:: TO DO ::
Write exactly, with no line omitted or added, the span beginning at the line that holds "nand3_1,0.31" and ending at the last line of the records.

[Stored data]
[src/rtl/ines_rom_parser.sv]
// iNES ROM parser: validates the 16-byte header, skips an optional trainer and
// steers PRG/CHR payload bytes to SDRAM as single-cycle write strobes.
module ines_rom_parser #(
  parameter int                ADDR_W        = 22,
  parameter logic [ADDR_W-1:0] PRG_BASE      = ADDR_W'(22'h000000),
  parameter logic [ADDR_W-1:0] CHR_BASE      = ADDR_W'(22'h200000),
  parameter int                MAX_PRG_BANKS = 128
) (
  input  logic              clk,
  input  logic              resetn,
  input  logic [7:0]        indata,
  input  logic              indata_valid,
  output logic [ADDR_W-1:0] mem_addr,
  output logic [7:0]        mem_data,
  output logic              mem_write,
  output logic [7:0]        prg_banks,
  output logic [7:0]        chr_banks,
  output logic [7:0]        mapper,
  output logic              mirror_v,
  output logic              battery,
  output logic              four_screen,
  output logic              chr_ram,
  output logic              done,
  output logic              error
);

  typedef enum logic [2:0] {
    S_HEADER, S_TRAINER, S_PRG, S_CHR, S_DONE, S_ERROR
  } state_t;

  localparam logic [8:0] LP_MAX_PRG = 9'(MAX_PRG_BANKS);

  state_t            r_state, w_state_next;
  logic [ADDR_W-1:0] r_cnt;
  logic [7:0]        r_hdr4, r_hdr5, r_hdr6;
  logic [3:0]        r_hdr7_hi;
  logic [ADDR_W-1:0] r_mem_addr;
  logic [7:0]        r_mem_data;
  logic              r_mem_write;
  logic [7:0]        r_prg_banks, r_chr_banks, r_mapper;
  logic              r_mirror_v, r_battery, r_four_screen, r_chr_ram;
  logic              r_done, r_error;

  logic [7:0]        w_magic;
  logic              w_magic_bad;
  logic              w_counting;
  logic [ADDR_W-1:0] w_prg_limit, w_chr_limit;
  logic              w_prg_last, w_chr_last, w_hdr_bad;

  always_comb begin
    w_magic = 8'h1A;
    case (r_cnt[1:0])
      2'd0:    w_magic = 8'h4E;
      2'd1:    w_magic = 8'h45;
      2'd2:    w_magic = 8'h53;
      default: w_magic = 8'h1A;
    endcase
  end

  assign w_magic_bad = (r_cnt < ADDR_W'(4)) && (indata != w_magic);
  assign w_hdr_bad   = (r_hdr4 == 8'd0) || ({1'b0, r_hdr4} > LP_MAX_PRG);
  assign w_prg_limit = ADDR_W'({r_prg_banks, 14'b0});
  assign w_chr_limit = ADDR_W'({r_chr_banks, 13'b0});
  assign w_prg_last  = (r_cnt == w_prg_limit - ADDR_W'(1));
  assign w_chr_last  = (r_cnt == w_chr_limit - ADDR_W'(1));
  assign w_counting  = (r_state != S_DONE) && (r_state != S_ERROR);

  always_ff @(posedge clk) begin
    if (!resetn) r_state <= S_HEADER;
    else         r_state <= w_state_next;
  end

  always_comb begin
    w_state_next = r_state;
    unique case (r_state)
      S_HEADER: begin
        if (indata_valid) begin
          if (w_magic_bad)                 w_state_next = S_ERROR;
          else if (r_cnt == ADDR_W'(15)) begin
            if (w_hdr_bad)                 w_state_next = S_ERROR;
            else if (r_hdr6[2])            w_state_next = S_TRAINER;
            else                           w_state_next = S_PRG;
          end
        end
      end
      S_TRAINER: if (indata_valid && r_cnt == ADDR_W'(511)) w_state_next = S_PRG;
      S_PRG:     if (indata_valid && w_prg_last) w_state_next = r_chr_ram ? S_DONE : S_CHR;
      S_CHR:     if (indata_valid && w_chr_last) w_state_next = S_DONE;
      S_DONE:    w_state_next = S_DONE;
      S_ERROR:   w_state_next = S_ERROR;
      default:   w_state_next = S_HEADER;
    endcase
  end

  // done lags the final write pulse by one cycle so it only rises once the
  // last byte has actually been presented to the arbiter.
  always_ff @(posedge clk) begin
    if (!resetn) begin
      r_cnt         <= '0;
      r_hdr4        <= '0;
      r_hdr5        <= '0;
      r_hdr6        <= '0;
      r_hdr7_hi     <= '0;
      r_mem_addr    <= '0;
      r_mem_data    <= '0;
      r_mem_write   <= 1'b0;
      r_prg_banks   <= '0;
      r_chr_banks   <= '0;
      r_mapper      <= '0;
      r_mirror_v    <= 1'b0;
      r_battery     <= 1'b0;
      r_four_screen <= 1'b0;
      r_chr_ram     <= 1'b0;
      r_done        <= 1'b0;
      r_error       <= 1'b0;
    end else begin
      r_mem_write <= 1'b0;
      r_error     <= (w_state_next == S_ERROR);
      r_done      <= (r_state == S_DONE);
      if (w_state_next != r_state)        r_cnt <= '0;
      else if (indata_valid && w_counting) r_cnt <= r_cnt + ADDR_W'(1);
      if (indata_valid && r_state == S_HEADER) begin
        case (r_cnt[3:0])
          4'd4: r_hdr4    <= indata;
          4'd5: r_hdr5    <= indata;
          4'd6: r_hdr6    <= indata;
          4'd7: r_hdr7_hi <= indata[7:4];
          4'd15: begin
            r_prg_banks   <= r_hdr4;
            r_chr_banks   <= r_hdr5;
            r_mapper      <= {r_hdr7_hi, r_hdr6[7:4]};
            r_mirror_v    <= r_hdr6[0];
            r_battery     <= r_hdr6[1];
            r_four_screen <= r_hdr6[3];
            r_chr_ram     <= (r_hdr5 == 8'd0);
          end
          default: ;
        endcase
      end
      if (indata_valid && (r_state == S_PRG || r_state == S_CHR)) begin
        r_mem_write <= 1'b1;
        r_mem_addr  <= ((r_state == S_PRG) ? PRG_BASE : CHR_BASE) + r_cnt;
        r_mem_data  <= indata;
      end
    end
  end

  assign mem_addr    = r_mem_addr;
  assign mem_data    = r_mem_data;
  assign mem_write   = r_mem_write;
  assign prg_banks   = r_prg_banks;
  assign chr_banks   = r_chr_banks;
  assign mapper      = r_mapper;
  assign mirror_v    = r_mirror_v;
  assign battery     = r_battery;
  assign four_screen = r_four_screen;
  assign chr_ram     = r_chr_ram;
  assign done        = r_done;
  assign error       = r_error;

endmodule

[config.mk]
export PLATFORM = sky130hd
export DESIGN_NAME = ines_rom_parser
export DESIGN_NICKNAME = d
export VERILOG_FILES = /design/src/rtl/ines_rom_parser.sv
export SDC_FILE = /design/constraint.sdc
export NUM_CORES = 1
export LEC_CHECK = 0
export CORE_MARGIN = 1
export CORE_UTILIZATION = 25
export CTS_BUF_LIST = sky130_fd_sc_hd__clkbuf_8
export DETAILED_ROUTE_END_ITERATION = 8
export HOLD_SLACK_MARGIN = 0.15
export PLACE_DENSITY_LB_ADDON = 0.05
export SLEW_MARGIN = 20
export SYNTH_ARGS = -nofsm -noshare
export SYNTH_HDL_FRONTEND = slang
export SYNTH_SLANG_ARGS = --single-unit
[constraint.sdc]
create_clock -name clk -period 4.1 [get_ports clk]
set_clock_uncertainty 0.15 [all_clocks]
set_input_delay 0.615 -clock clk [delete_from_list [all_inputs] [get_ports clk]]
set_output_delay 0.615 -clock clk [all_outputs]
set_load 0.1 [all_outputs]
==> summary.txt <==
Clock network
  • CTS tree: done
  • Clk_lat worst skew: 0.43 ns
  • H-tree lvl count: 4
  • Clock buffer depth: 2
  • Root Buffer: clkbuf_8
  • Total CTS buffers: 17
  • Hold_buf cts: 0
  • Resized cells post-CTS: 0
  • Post-CTS Setup Inserts: 0
  • Clk slew on worst S/H paths: 0.07 ns
  • Num Clock Sinks: 114

Placement
  • Buffers on Ports: 71
  • Post-placement setup slack: 0.475 ns
  • Placed Area: 6330 um2
  • Final HPWL DP: 11.6 mm
  • GPL Wtd Cong: 0.759

Floorplan
  • Die W: 149 um
  • Die Ht: 149 um
  • Num rows: 53
  • Core ar.: 21100 um2
  • Starting density of the core: 25.5%
  • I/O pin total: 72
  • Die ar.: 22100 um2

Final layout
  • Post-Route Utilization: 31.7%
  • ANT cells: 0
  • Nets@finish: 730
  • Final instance area: 6690 um2
  • Share of post-route cells with drive strength above 1: 7.86%
  • FILL cells: 2270
  • Layout area overhead: 24.5%

Detailed routing
  • DRC: 0
  • WL/cell: 15.9 um
  • Routed wire length: 15.9 mm
  • Post-DR vias/cell: 4.61
  • Vias: 4611
  • Antenna Nets Post-Route: 0
  • Initial drt markers: 171
  • TritonRoute pass-1 iters: 5

Global route
  • GR peak layer: met2
  • First-pass GRT wire length: 25.7 mm
  • Met2 usage: 26.4%
  • Grt ovf: 0
  • Met3 Use GR: 3.37%
  • Vias in the first global route: 4583
  • Tot GR Track Use: 15.3%
  • Met1 usage: 18.9%
  • Largest net degree at the start of global routing: 89
  • Initial antenna violation count: 0

Synth
  • Synth Area in Simple Gates: 28.4%
  • Ys async rst share: 0%
  • Largest family of logic cells by synthesized area: simple AND/OR/NAND/NOR gates
  • Synth Area in Adders: 1.40%
  • Post-synthesis xor/xnor area fraction: 7.82%
  • Share of the synthesized area in the top cell type: 42.4%
  • Yosys top cell by area: dfxtp_1
  • Top FF cell, synth: dfxtp_1
  • Avg Synthesized Cell Area: 8.21 um2
  • #FFs+latches synth: 114
  • Synthesized netlist net count: 672
  • Portion of netlist area occupied by mux cells: 0.396%
  • Seq/Total Area, Yosys: 42.4%
  • Ranking of synthesized cells by area: dfxtp_1 (42%), a21boi_1 (12%), nand2_1 (12%), xnor2_1 (4.7%), nand3_1 (3.5%)
  • Compound-gate portion of the synthesized area: 15.4%
  • Number of enable flip-flop cells after synthesis: 0
  • Post-synth cell types: 53
  • Synth Cell Area: 5380 um2
  • Synth Warn #: 0
  • Cells after Synth: 655

Power and ir drop
  • Power Internal: 1.65 mW
  • Leak: 2.20 nW
  • Clk pwr share: 43.8%
  • Seq pwr share: 51.2%
  • Combinational share of power: 5.1%
  • Worst vdd ir: 0.168 mV
  • Psw: 0.537 mW
  • Power Dens Cells: 327 nW/um2
  • Switching Share: 24.5%

STA
  • # setup viols final: 0
  • Slew Viols, Final: 0
  • Slew at the pin closest to its max-slew limit: 1.00 ns
  • Minimum clock period after layout: 3.41 ns
  • Setup WS post-layout: 0.695 ns
  • RSZ-0062 raised after global routing: no
  • Fmax achieved: 0.294 GHz
  • Tcrit/Tclk final: 83.1%
  • Relative slew slack: 32.9%
  • Hold Vio Cnt, Final: 0
  • Setup TNS: 0 ns

Worst hold path
  • Hold crit path type: reg -> reg

Critical path
  • WP data required: 4.26 ns
  • Arrival @ worst endpoint: 3.56 ns
  • Critical path capture point type: register
  • Worst setup SP type: register
  • Kind of critical path: reg -> reg
  • Crit Path Max Fanout: 16

Status
  • Outcome: finished, final reports clean

Job
  • Max-cap violations: 0
area by class of cell:
| type | instances | area, um2 | area share (%) |
|---|---|---|---|
| multi-input cells | 488 | 2880 | 43.1 |
| repair buffers | 83 | 796 | 11.9 |
| clock inverters | 12 | 93.8 | 1.40 |
| well taps | 275 | 344 | 5.14 |
| inverters | 9 | 33.8 | 0.505 |
| clock buffers | 19 | 262 | 3.91 |
| flip-flops and latches | 114 | 2280 | 34.1 |
registers in the layout, indices dropped and copies added, names as in the netlist, 3 cells and up:
name	count
r_hdr5	8
mapper	8
r_state	3
r_hdr6	8
prg_banks	8
chr_banks	8
mem_addr	22
r_cnt	22
r_hdr7_hi	4
r_hdr4	8
mem_data	8
cells in the mapped netlist (3+ instances only):
library cell and number:
a21boi_1 85, a21oi_1 7, and2_1 3, and3_1 9, clkbuf_1 37, dfxtp_1 114
ha_1 6, inv_1 9, nand2_1 166, nand2b_1 5, nand3_1 38, nand3b_1 3
nand4_1 7, nor2_1 29, nor2b_1 4, nor3_1 14, nor3_2 10, nor3b_1 4
nor4_1 11, or3_1 4, or4_1 3, xnor2_1 29, xor2_1 19
stage by stage:
stage / std cells / hold WS [ns] / total power, mW
6_report: 1000 / 0.305 / 2.19
5_1_grt: 1000 / 0.319 / 2.30
4_1_cts: 1000 / 0.309 / 2.24
3_5_place_dp: 969 / 0.298 / 1.26
3_3_place_gp: 969 / 0.292 / 1.26
2_1_floorplan: 655 / 0.281 / 1.22
path summary, 6_finish.rpt:
kind	endpoint	start	depth (start not counted)	slack [ns]
worst max-delay path	r_cnt[1]$_SDFFE_PP0P_	r_cnt[0]$_SDFFE_PP0P_	9	0.69
worst min-delay path	mem_addr[11]$_SDFFE_PN0P_	mem_addr[11]$_SDFFE_PN0P_	2	0.31
worst max register to register	r_cnt[1]$_SDFFE_PP0P_	r_cnt[0]$_SDFFE_PP0P_	9	0.69
worst min register to register	mem_addr[11]$_SDFFE_PN0P_	mem_addr[11]$_SDFFE_PN0P_	2	0.31
placed cells by master, fill, tap and decap left out, types with 5 or more instances in the layout:
cell type / Yosys / routed
nand2_1: 166 / 165
dfxtp_1: 114 / 114
a21boi_1: 85 / 85
clkdlybuf4s50_1: 0 / 70
nand3_1: 38 / 38
nor2_1: 29 / 29
xnor2_1: 29 / 29
xor2_1: 19 / 19
clkbuf_8: 0 / 19
nor3_1: 14 / 14
buf_4: 1 / 12
nor4_1: 11 / 11
inv_1: 9 / 11
nor3_2: 10 / 10
and3_1: 9 / 9
nand4_1: 7 / 7
a21oi_1: 7 / 7
ha_1: 6 / 6
nand2b_1: 5 / 5
clkinv_2: 0 / 5
routing by layer:
metal	share of wire (%)	vias up
met2	50	83
met1	46	2177
met3	3.0	11
met5	0	-
met4	0.79	0
li1	-	2340
power by group through the flow:
stage	registers, mW	logic (mW)	clock network, mW
3_5_place_dp	1.14	0.114	0
4_1_cts	1.12	0.114	1.00
5_1_grt	1.12	0.121	1.06
3_3_place_gp	1.14	0.112	0
6_report	1.12	0.111	0.958
2_1_floorplan	1.15	0.0673	0
kinds of logic (layout without fill, tap and decap cells):
family,count (synthesis),in the layout
AOI/OAI and AO/OA,112,112
DFF,114,114
and+or+nand+nor,320,320
adders and majority gates,6,6
buffers and inverters,53,123
muxes,2,2
xor gates and xnor gates,48,48
critical path, cell delays in order (launching register included):
cell,delay (ns)
dfxtp_1,0.44
ha_1,0.40
nand3_1,0.31
or2_1,0.34
or4_1,0.56
nor4_2,0.39
o2111ai_1,0.19
a21oi_2,0.14
buf_4,0.27
nor3_1,0.08
Note: power is estimated with default switching activity, not from simulation.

:: REPLY TO THE EXERCISE ::
nand3_1,0.31
or2_1,0.34
or4_1,0.56
nor4_2,0.39
o2111ai_1,0.19
a21oi_2,0.14
buf_4,0.27
nor3_1,0.08
Note: power is estimated with default switching activity, not from simulation.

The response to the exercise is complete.